本発明は、プラズマディスプレイパネル(PDP)の前面フィルタや、病院などの電磁波シールドを必要とする建築物の窓に用いられ得る光透過性電磁波シールド材などに好適に用いられる導電性部材の製造方法に関する。
近年、OA機器や通信機器等の普及にともない、これらの機器から発生する電磁波によりもたらされる人体への影響が懸念されている。また、携帯電話等の電磁波により精密機器の誤作動などを起こす場合もあり、電磁波は問題視されている。
そこで、OA機器のPDPの前面フィルタとして、電磁波シールド性および光透過性を有する光透過性電磁波シールド材が開発され、実用に供されている。このような光透過性電磁波シールド材はまた、電磁波から精密機器を保護するために、病院や研究室等の精密機器設置場所の窓材としても利用されている。
この光透過性電磁波シールド材では、光透過性と電磁波シールド性を両立することが必要である。そのために、光透過性電磁波シールド材としては、例えば、(1)透明基材の一方の面に、金属線又は導電性繊維を網状にした導電メッシュからなる電磁波シールド層が設けられた導電性部材が使用される。この導電性のメッシュ部分によって電磁波がシールドされ、開口部によって光の透過が確保される。
この他にも、光透過性電磁波シールド材として好適に使用される導電性部材には種々のものが提案されている。例えば、(2)透明基材上に金属銀を含む透明導電薄膜が設けられたもの、(3)透明基材上の銅箔等の層を網状にエッチング加工し、開口部を設けたもの、(4)透明基材上に導電性粉末を含む導電性インクをメッシュ状に印刷したもの等が一般的に知られている。
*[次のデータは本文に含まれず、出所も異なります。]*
$ cat config.mk
export PLATFORM = sky130hd
export DESIGN_NAME = tx_pkt_counter
export DESIGN_NICKNAME = d
export VERILOG_FILES = /design/src/egr_tx_pkg.sv /design/src/tx_pkt_counter.sv
export SDC_FILE = /design/constraint.sdc
export NUM_CORES = 1
export LEC_CHECK = 0
export BUFFER_PORTS_ARGS = -buffer_cell sky130_fd_sc_hd__buf_2
export CAP_MARGIN = 0
export CORE_ASPECT_RATIO = 1.5
export CORE_MARGIN = 4
export CORE_UTILIZATION = 35
export CTS_CLUSTER_SIZE = 14
export DETAILED_ROUTE_END_ITERATION = 8
export PLACE_DENSITY_LB_ADDON = 0.15
export SYNTH_ARGS = -nofsm -noshare
export SYNTH_HDL_FRONTEND = slang
export SYNTH_SLANG_ARGS = --single-unit
$ cat constraint.sdc
create_clock -name clk -period 3.7 [get_ports clk]
set_clock_uncertainty 0.05 [all_clocks]
set_input_delay 0.555 -clock clk [delete_from_list [all_inputs] [get_ports clk]]
set_output_delay 0.555 -clock clk [all_outputs]
set_load 0.005 [all_outputs]
$ cat src/egr_tx_pkg.sv
// ------------------------------------------------
// Egress transmit package
// Shared widths and encodings for the TQU pull
// scheduler, the port controllers and the counters
// ------------------------------------------------

package egr_tx_pkg;

    // ------------------------------------------------
    // Widths
    // ------------------------------------------------

    // TQU word and EPL word, eight bytes
    parameter int WORD_W = 64;

    // Length field of a control word, 1 to 15 data words
    parameter int LEN_W = 4;

    // Each forwarded and dropped packet counter
    parameter int CNT_W = 16;

    // ------------------------------------------------
    // Encodings
    // ------------------------------------------------

    // Control word opcode in bits 1..0
    // Length sits in bits 5..2, upper bits are ignored
    typedef enum logic [1:0] {
        CW_FORWARD = 2'd0,
        CW_DROP    = 2'd1
    } cw_op_e;

    // Port controller FSM
    typedef enum logic [1:0] {
        PS_IDLE = 2'd0,
        PS_SEND = 2'd1,
        PS_DROP = 2'd2
    } port_state_e;

endpackage : egr_tx_pkg

$ cat src/tx_pkt_counter.sv
// ------------------------------------------------
// Per-port packet counters
// Saturating forwarded and dropped counts for each
// port, read back by port index
// ------------------------------------------------

`timescale 1ns/1ps

module tx_pkt_counter #(
    parameter int NUM_PORTS = 4
) (
    input  logic                         clk,
    input  logic                         rst,
    input  logic [NUM_PORTS-1:0]         pkt_fwd,
    input  logic [NUM_PORTS-1:0]         pkt_drop,
    input  logic [$clog2(NUM_PORTS)-1:0] cnt_port,
    output logic [egr_tx_pkg::CNT_W-1:0] cnt_fwd,
    output logic [egr_tx_pkg::CNT_W-1:0] cnt_drop
);

    localparam logic [egr_tx_pkg::CNT_W-1:0] CNT_MAX = '1;

    logic [NUM_PORTS-1:0][egr_tx_pkg::CNT_W-1:0] fwd_cnt;
    logic [NUM_PORTS-1:0][egr_tx_pkg::CNT_W-1:0] drop_cnt;

    always_ff @(posedge clk) begin
        if (rst) begin
            fwd_cnt  <= '0;
            drop_cnt <= '0;
        end else begin
            for (int p = 0; p < NUM_PORTS; p++) begin
                // Hold at the top value instead of wrapping
                if (pkt_fwd[p] && fwd_cnt[p] != CNT_MAX) begin
                    fwd_cnt[p] <= fwd_cnt[p] + 1'b1;
                end
                if (pkt_drop[p] && drop_cnt[p] != CNT_MAX) begin
                    drop_cnt[p] <= drop_cnt[p] + 1'b1;
                end
            end
        end
    end

    // Readout mux
    assign cnt_fwd  = fwd_cnt[cnt_port];
    assign cnt_drop = drop_cnt[cnt_port];

endmodule : tx_pkt_counter

==> metrics.md <==
| Metric | Value |
|---|---|
| Outcome | complete, no violations |
| Post-CTS Setup Inserts | 0 |
| Worst Reg2Reg Path Length in Cells | 6 |
| Worst-Skew Late Latency | roughly 0.42 ns |
| Ys flop type | dfxtp_1 |
| Sequential fraction of the synthesis area | 0.352 |
| EDFF count, synth | 0 |
| Top Ports | between 40 and 50 |
| DR WL/cell | between 15 and 20 um |
| R2r endpoint | fwd_cnt[14] |
| Final WL | 21.6 mm |
| Initial antenna violation count | 0 |
| Iter 0 DRT Violations | about 470 |
| Setup TNS | 0 ns |
| Post-synthesis cell count | 813 |
| Critical Path Max Stage Delay | about 0.54 ns |
| Fin cells | around 1,100 |
| Arrival @ worst endpoint | a little over 2 ns |
| CP max stage cell | mux4_2 |
| CTS tree | done |
| Vias in the first global route | between 6,000 and 7,000 |
| Synthesized area per cell | between 8 and 9 um2 |
| Area delta synth->final | 14.4% |
| Yosys cell types | 56 |
| Die width | 126 um |
| Final setup viols | 0 |
| Power Dens Cells | 400 nW/um2 |
| CP dominant cell by count | buf_2 |
| Post-Syn Area | between 7000 and 8000 um2 |
| Reg2reg setup slack | roughly 1.4 ns |
| Detailed-route DRC error count | 0 |
| HP Start | pkt_drop[1] |
| Die extent in y | around 180 um |
| Placed insts | about 1,100 |
| Tightest Pin Transition | 0.985 ns |
| Hold Buf Count CTS | 0 |
| Ys async rst share | 0 |
| Max Root-Sink Buffers | 2 |
| Clock Root Buffer | clkbuf_16 |
| TritonCTS Buffers | 17 |
| Nature of the critical path endpoint | primary output |
| Final ANT Viol Nets | 0 |
| Post-CTS Resized | 0 |
| Layout cells sized above 1 | 0.174 |
| Buffers added on ports | 43 |
| Switching pwr | between 700 and 800 uW |
| H-tree Lvls | 4 |
| Fin nets | 860 |
| Max_cap viols | 0 |
| RSZ-0062 raised after global routing | false |
| Sw frac | 0.225 |
| FF+latch count, synth | about 130 |
| CP bufs+invs | 3 |
| Hpwl dp | ~16 mm |
| CP startpoint kind | input pin |
| Router iterations before antenna repair | 6 |
| Cell count of the worst hold path | 3 |
| Via density | between 5 and 6 |
| Crit path time final | 2.64 ns |
| Leakage | about 2.9 nW |
| Max Clk Rate | 379 MHz |
| Full die area | 23,200 um2 |
| Maximum vdd ir drop | ~310 uV |
| Routability cong. | 0.819 |
| Kind of cell adding the most delay to the critical path | buffers and inverters |
| Sequential share of power | 0.429 |
| Worst-path clk slew | 0.06 ns |
| Overall Global Routing Usage | 0.189 |
| Cell internal pwr | 2.59 mW |
| Row cnt | 64 |
| Worst r2r src | fwd_cnt[0] |
| Mapped Nets | 833 |
| Clk sinks | 128 |
| Hold WC Path Type | input pin to flip-flop |
| Antenna cell count | 0 |
| Fin util | 0.408 |
| Slew HR | 0.338 |
| Hold Path End | drop_cnt[18] |
| Critical Path RT | roughly 3 ns |
| Core Region | roughly 20,000 um2 |
| GRT overflow | 0 |
| Final Hold Violating Endpoints | 0 |
| Clock share of power | 0.526 |
| CP max FO | 20 |
| Comb power frac | 0.045 |
| Tcrit/Tclk final | 0.713 |
| Critical path type | input pin to primary output |
| Slew Viols, Final | 0 |
| Via count | about 6,600 |
| Most frequent cells in the layout | 128 x dfxtp_1, 69 x a21oi_1, 65 x nor2_1 |
| Critical path cell sequence | buf_2, buf_4, mux4_2, buf_2 |
| Largest net degree at the start of global routing | roughly 140 |
| Commonest non-fill, non-tap cell in the layout | dfxtp_1 |
| First-pass GRT wire length | between 30 and 40 mm |
| Initial Util | 0.357 |
| Ys Warns | 0 |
このような導電性部材において、優れた光透過性と電磁波シールド性を両立させるには、メッシュ状の透明導電層を用い、極めて線幅を細くし、非常に微細なパターンとする必要がある。しかしながら、前記した従来の導電性部材では、光透過性と電磁波シールド性を十分に両立させるのが困難であった。すなわち、(1)の導電性部材では、細線化に限界があり、微細なメッシュパターンを得るのが困難なうえ、目ずれや目曲がりなどの繊維の配列が乱れる問題がある。(2)の導電性部材の場合、電磁波シールド性が十分ではなく、金属特有の反射光沢が強いなどの問題がある。(3)の導電性部材では、製造工程が長く、コストが高くなるなどの問題がある。また、(4)の導電性部材では、十分な電磁波シールド性を得ることが困難であり、電磁波シールド性を向上させるためにパターンを厚くして導電性粉末の量を多くすると、光透過性が低下するなどの問題を有している。
一方、前記(4)の導電性部材の製造は、例えば、金属粉末又はカーボン粉末などの導電性粉末と、樹脂とを含む導電性インクを用い、透明基材上に凹版オフセット印刷法により導電性パターンを形成する方法を用いて行われる。したがって、前記(4)の導電性部材では、エッチング加工などを必要とせず、簡易な方法かつ低コストで製造できるという利点を有している。
そこで、前記(4)の技術を改良したものとして、特許文献1および2では、導電性インクを凹版オフセット印刷法により透明基材上に導電性パターンを形成した後、さらに電磁波シールド性を向上させるために、無電解めっきまたは電解めっきなどにより、前記導電性パターン上に金属層を選択的に形成する方法が開示されている。
特許第3017987号明細書 特許第3532146号明細書
しかしながら、上述した従来の方法による導電性部材では、導電性インクまたはペーストを精度よく印刷して微細な導電性パターンを形成するのが困難であることから、光透過性と電磁波シールド性との両立に依然として改善の余地を残している。さらに、この導電性部材では、印刷による特有の問題であるスジやカブリが形成され、電子ディスプレイの外観性の低下だけでなく、視認性の低下をも招く問題があった。
したがって、本発明の目的は、高精度の導電性パターンを簡易な方法で製造することができる導電性部材の製造方法を提供することである。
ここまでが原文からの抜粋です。